“The Arches” Will Open May 24 Next to Former Site of “Brooklyn Banks,” Part of Broader Effort to Improve Public Space in Chinatown and Across Lower Manhattan
Delivers on Commitment in Mayor Adams’ “Working People’s Agenda,” Part of $375 Million Investment in Vibrant New Public Spaces in All Five Boroughs
NEW YORK – New York City Mayor Eric Adams today announced a plan to honor the 140th anniversary of the Brooklyn Bridge’s opening by revitalizing public spaces in Chinatown, beginning with the opening of “the Arches” next to the site once known as the “Brooklyn Banks” and the “mecca New York skateboarding.” Roughly one acre in size, the Arches will open on May 24, 2023, after being closed to the public for over a decade, and feature space for basketball, pickleball, shuffleboard, and publicly available seating — directly adjacent to the 53 historic arches on the Manhattan side of the Brooklyn Bridge. Photos and videos of the Arches are available online. The Adams administration will also kick off public engagement efforts this spring to evaluate other spaces in the neighborhood for potential upgrades.
“One hundred forty years ago, we opened the Brooklyn Bridge and connected two islands. This is a landmark 1883 moment for our communities, our public spaces, and our city’s recovery,” said Mayor Adams. “These kinds of public spaces are a critical component of our administration’s strategy for an equitable, inclusive, and prosperous economic recovery for New York City. And we are delivering on that strategy with a $375 million investment and now two new spaces for the Chinatown residents, the skateboarding community, and all New Yorkers to enjoy.”

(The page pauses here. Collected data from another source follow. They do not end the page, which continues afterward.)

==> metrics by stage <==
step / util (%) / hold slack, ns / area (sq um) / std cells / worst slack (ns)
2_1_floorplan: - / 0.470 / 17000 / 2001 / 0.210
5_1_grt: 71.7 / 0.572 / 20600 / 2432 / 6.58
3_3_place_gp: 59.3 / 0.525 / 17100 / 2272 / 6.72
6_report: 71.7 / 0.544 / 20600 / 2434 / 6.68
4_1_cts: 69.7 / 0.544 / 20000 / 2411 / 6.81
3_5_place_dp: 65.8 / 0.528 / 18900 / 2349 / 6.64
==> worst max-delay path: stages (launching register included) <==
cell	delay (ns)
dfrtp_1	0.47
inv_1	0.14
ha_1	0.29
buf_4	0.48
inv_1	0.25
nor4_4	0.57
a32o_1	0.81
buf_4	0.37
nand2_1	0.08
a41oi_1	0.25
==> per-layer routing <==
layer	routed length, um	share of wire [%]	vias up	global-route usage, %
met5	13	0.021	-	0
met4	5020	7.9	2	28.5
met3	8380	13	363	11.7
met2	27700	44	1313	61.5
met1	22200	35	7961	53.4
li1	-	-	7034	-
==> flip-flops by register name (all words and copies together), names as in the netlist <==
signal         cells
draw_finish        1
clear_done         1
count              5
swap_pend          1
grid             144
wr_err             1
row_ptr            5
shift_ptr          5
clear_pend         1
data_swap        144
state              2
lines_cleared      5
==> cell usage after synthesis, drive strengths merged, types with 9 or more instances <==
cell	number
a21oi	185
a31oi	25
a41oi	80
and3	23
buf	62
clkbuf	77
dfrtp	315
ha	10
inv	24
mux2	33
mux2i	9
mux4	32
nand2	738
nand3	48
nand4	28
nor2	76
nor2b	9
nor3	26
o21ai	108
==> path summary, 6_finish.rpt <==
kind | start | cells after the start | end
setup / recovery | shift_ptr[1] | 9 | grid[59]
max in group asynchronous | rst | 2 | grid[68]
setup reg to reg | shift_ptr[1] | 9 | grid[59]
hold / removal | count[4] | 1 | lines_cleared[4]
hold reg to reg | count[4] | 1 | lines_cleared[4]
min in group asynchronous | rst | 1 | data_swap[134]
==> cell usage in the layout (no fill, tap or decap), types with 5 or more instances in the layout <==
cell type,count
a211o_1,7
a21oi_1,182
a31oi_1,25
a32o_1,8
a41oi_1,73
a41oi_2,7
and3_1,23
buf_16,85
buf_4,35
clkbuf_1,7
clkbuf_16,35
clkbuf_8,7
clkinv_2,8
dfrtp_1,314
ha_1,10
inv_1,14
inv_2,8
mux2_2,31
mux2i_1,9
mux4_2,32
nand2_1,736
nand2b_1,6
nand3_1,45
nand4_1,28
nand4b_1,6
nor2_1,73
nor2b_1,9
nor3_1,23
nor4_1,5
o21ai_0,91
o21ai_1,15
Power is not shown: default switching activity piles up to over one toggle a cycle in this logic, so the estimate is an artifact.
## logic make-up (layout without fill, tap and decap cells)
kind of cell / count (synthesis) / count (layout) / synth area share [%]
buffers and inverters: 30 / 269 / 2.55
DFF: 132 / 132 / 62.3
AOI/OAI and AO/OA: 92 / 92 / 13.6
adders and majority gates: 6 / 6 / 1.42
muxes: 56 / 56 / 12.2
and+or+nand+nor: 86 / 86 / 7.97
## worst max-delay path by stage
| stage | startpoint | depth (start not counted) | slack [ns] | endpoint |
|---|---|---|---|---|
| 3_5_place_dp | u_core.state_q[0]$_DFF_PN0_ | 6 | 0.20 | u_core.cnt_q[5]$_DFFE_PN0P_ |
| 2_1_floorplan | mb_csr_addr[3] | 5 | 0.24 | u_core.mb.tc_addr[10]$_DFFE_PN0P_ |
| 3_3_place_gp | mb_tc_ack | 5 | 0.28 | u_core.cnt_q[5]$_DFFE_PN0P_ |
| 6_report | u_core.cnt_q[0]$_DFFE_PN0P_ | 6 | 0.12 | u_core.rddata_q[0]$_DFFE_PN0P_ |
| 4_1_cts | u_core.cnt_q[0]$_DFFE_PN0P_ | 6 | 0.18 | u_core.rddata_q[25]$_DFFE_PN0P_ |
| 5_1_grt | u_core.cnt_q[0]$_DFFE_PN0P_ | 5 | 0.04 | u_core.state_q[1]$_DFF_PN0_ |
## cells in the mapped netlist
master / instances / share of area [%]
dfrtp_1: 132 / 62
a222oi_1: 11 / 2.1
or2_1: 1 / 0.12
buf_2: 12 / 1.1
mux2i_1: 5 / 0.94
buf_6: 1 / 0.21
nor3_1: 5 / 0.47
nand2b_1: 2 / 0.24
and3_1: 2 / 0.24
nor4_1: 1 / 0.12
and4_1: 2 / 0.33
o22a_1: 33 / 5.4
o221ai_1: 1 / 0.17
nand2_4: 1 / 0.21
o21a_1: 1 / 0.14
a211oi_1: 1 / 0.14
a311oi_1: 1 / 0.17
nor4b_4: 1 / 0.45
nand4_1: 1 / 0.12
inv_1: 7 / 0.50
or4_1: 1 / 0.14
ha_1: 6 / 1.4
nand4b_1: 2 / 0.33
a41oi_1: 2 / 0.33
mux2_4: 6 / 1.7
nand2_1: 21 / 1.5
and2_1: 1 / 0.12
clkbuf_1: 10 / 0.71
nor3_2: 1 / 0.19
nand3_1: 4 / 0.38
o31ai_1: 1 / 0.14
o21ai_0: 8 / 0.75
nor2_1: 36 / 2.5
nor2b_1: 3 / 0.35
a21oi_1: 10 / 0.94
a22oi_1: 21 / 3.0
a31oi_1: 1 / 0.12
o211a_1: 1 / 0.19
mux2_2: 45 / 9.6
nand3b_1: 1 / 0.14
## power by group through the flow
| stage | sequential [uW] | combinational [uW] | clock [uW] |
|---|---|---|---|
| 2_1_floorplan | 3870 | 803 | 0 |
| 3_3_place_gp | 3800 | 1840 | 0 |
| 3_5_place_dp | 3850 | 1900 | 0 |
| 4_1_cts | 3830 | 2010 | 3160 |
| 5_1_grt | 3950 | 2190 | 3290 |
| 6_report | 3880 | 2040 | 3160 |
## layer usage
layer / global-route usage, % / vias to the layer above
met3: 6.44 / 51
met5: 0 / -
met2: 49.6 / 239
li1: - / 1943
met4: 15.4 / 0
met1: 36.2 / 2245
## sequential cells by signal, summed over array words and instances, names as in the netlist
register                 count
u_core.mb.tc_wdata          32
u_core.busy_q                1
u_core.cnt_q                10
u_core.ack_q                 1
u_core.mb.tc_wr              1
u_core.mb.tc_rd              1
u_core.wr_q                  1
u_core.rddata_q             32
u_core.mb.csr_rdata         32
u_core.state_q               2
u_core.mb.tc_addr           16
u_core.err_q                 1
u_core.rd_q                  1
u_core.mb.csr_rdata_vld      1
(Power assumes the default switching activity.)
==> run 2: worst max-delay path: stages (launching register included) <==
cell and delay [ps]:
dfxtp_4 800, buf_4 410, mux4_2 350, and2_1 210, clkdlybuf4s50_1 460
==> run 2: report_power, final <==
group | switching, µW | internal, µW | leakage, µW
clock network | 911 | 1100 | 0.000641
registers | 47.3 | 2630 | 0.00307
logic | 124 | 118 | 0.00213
### src/rtl/cam_capture_pkg.sv
// Shared definitions for the camera capture block: resolution defaults,
// capture FSM encoding and the RGB565 color-bar palette.
package cam_capture_pkg;

  localparam int H_RES_DEF = 480;
  localparam int V_RES_DEF = 272;
  localparam int N_BARS    = 8;

  typedef enum logic [1:0] {
    S_SYNC   = 2'd0,
    S_VBLANK = 2'd1,
    S_ACTIVE = 2'd2
  } cap_state_e;

  localparam logic [15:0] RGB_WHITE   = 16'hFFFF;
  localparam logic [15:0] RGB_YELLOW  = 16'hFFE0;
  localparam logic [15:0] RGB_CYAN    = 16'h07FF;
  localparam logic [15:0] RGB_GREEN   = 16'h07E0;
  localparam logic [15:0] RGB_MAGENTA = 16'hF81F;
  localparam logic [15:0] RGB_RED     = 16'hF800;
  localparam logic [15:0] RGB_BLUE    = 16'h001F;
  localparam logic [15:0] RGB_BLACK   = 16'h0000;

  // Bar order runs left to right across the line.
  function automatic logic [15:0] bar_color(input logic [2:0] idx);
    case (idx)
      3'd0:    return RGB_WHITE;
      3'd1:    return RGB_YELLOW;
      3'd2:    return RGB_CYAN;
      3'd3:    return RGB_GREEN;
      3'd4:    return RGB_MAGENTA;
      3'd5:    return RGB_RED;
      3'd6:    return RGB_BLUE;
      default: return RGB_BLACK;
    endcase
  endfunction

endpackage
File: src/rtl/counter_pkg.sv
// -----------------------------------------------------------------------------
// counter_pkg
// Shared constants for the first_counter block and its helpers.
//   COUNTER_WIDTH : default counter width (4 bits)
//   COUNT_MAX     : terminal count for the default width (2^WIDTH-1)
//   count_max()   : terminal count for an arbitrary width in 1..32
// -----------------------------------------------------------------------------
package counter_pkg;

  localparam int unsigned COUNTER_WIDTH = 4;

  // Computed by shifting an all-ones word rather than evaluating 2**w-1,
  // so a width of 32 cannot overflow 32-bit integer arithmetic.
  function automatic logic [31:0] count_max(input int unsigned w);
    return 32'hFFFF_FFFF >> (32 - w);
  endfunction

  localparam logic [31:0] COUNT_MAX = count_max(COUNTER_WIDTH);

endpackage : counter_pkg

File: src/rtl/counter_wrap_detect.sv
// -----------------------------------------------------------------------------
// counter_wrap_detect
// Combinational wrap detector. It asserts a pulse when an enabled increment
// would take an up-counter from its terminal value back to zero.
// Ports:
//   i_count  [WIDTH-1:0] : current counter value
//   i_enable             : increment enable for this cycle
//   o_wrap               : 1 when i_enable=1 and i_count == 2^WIDTH-1
// -----------------------------------------------------------------------------
module counter_wrap_detect
  import counter_pkg::*;
#(
  parameter int unsigned WIDTH = COUNTER_WIDTH
) (
  input  logic [WIDTH-1:0] i_count,
  input  logic             i_enable,
  output logic             o_wrap
);

  logic w_at_max;

  // The terminal value is all ones, so a reduction-AND is enough.
  assign w_at_max = &i_count;
  assign o_wrap   = i_enable & w_at_max;

endmodule : counter_wrap_detect

File: src/rtl/first_counter.sv
// -----------------------------------------------------------------------------
// first_counter
// Free-running up-counter with a synchronous enable and a sticky overflow
// flag. The counter wraps modulo 2^WIDTH. The flag sets on the first wrap and
// stays set until the next reset. Both outputs come directly from registers,
// so no combinational path runs from an input to an output.
// Ports:
//   clk                      : system clock, rising edge active
//   reset                    : synchronous, active-high reset (dominates enable)
//   enable                   : count enable, sampled on the rising edge
//   counter_out [WIDTH-1:0]  : current count value
//   overflow_out             : sticky overflow flag
// Parameter:
//   WIDTH : counter width, legal range 1..32
// -----------------------------------------------------------------------------
module first_counter
  import counter_pkg::*;
#(
  parameter int unsigned WIDTH = COUNTER_WIDTH
) (
  input  logic             clk,
  input  logic             reset,
  input  logic             enable,
  output logic [WIDTH-1:0] counter_out,
  output logic             overflow_out
);

  logic [WIDTH-1:0] r_count;
  logic             r_overflow;
  logic             w_wrap;

  counter_wrap_detect #(
    .WIDTH (WIDTH)
  ) u_wrap_detect (
    .i_count  (r_count),
    .i_enable (enable),
    .o_wrap   (w_wrap)
  );

  // Register stage: the count and the sticky flag update together. Reset
  // takes priority, so a wrap on the same edge as reset leaves the flag clear.
  always_ff @(posedge clk) begin
    if (reset) begin
      r_count    <= '0;
      r_overflow <= 1'b0;
    end else begin
      if (enable) begin
        r_count <= r_count + WIDTH'(1);
      end
      if (w_wrap) begin
        r_overflow <= 1'b1;
      end
    end
  end

  assign counter_out  = r_count;
  assign overflow_out = r_overflow;

endmodule : first_counter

The reactivation of this and other public spaces under the Brooklyn Bridge and throughout Chinatown delivers on a commitment in Mayor Adams’ “Working People’s Agenda,” outlined in his State of the City address this past January, which included a $375 million investment in vibrant, new public spaces in all five boroughs to improve New Yorkers’ quality of life. This work also follows a recommendation in “Making New York Work for Everyone,” the action plan of the “New” New York panel convened by Mayor Adams and New York Governor Kathy Hochul. The action plan proposed public realm improvements in all five boroughs, including underneath and around the Brooklyn Bridge in Lower Manhattan, serving as a 21st-century gateway between Chinatown, the Seaport District, and the Financial District.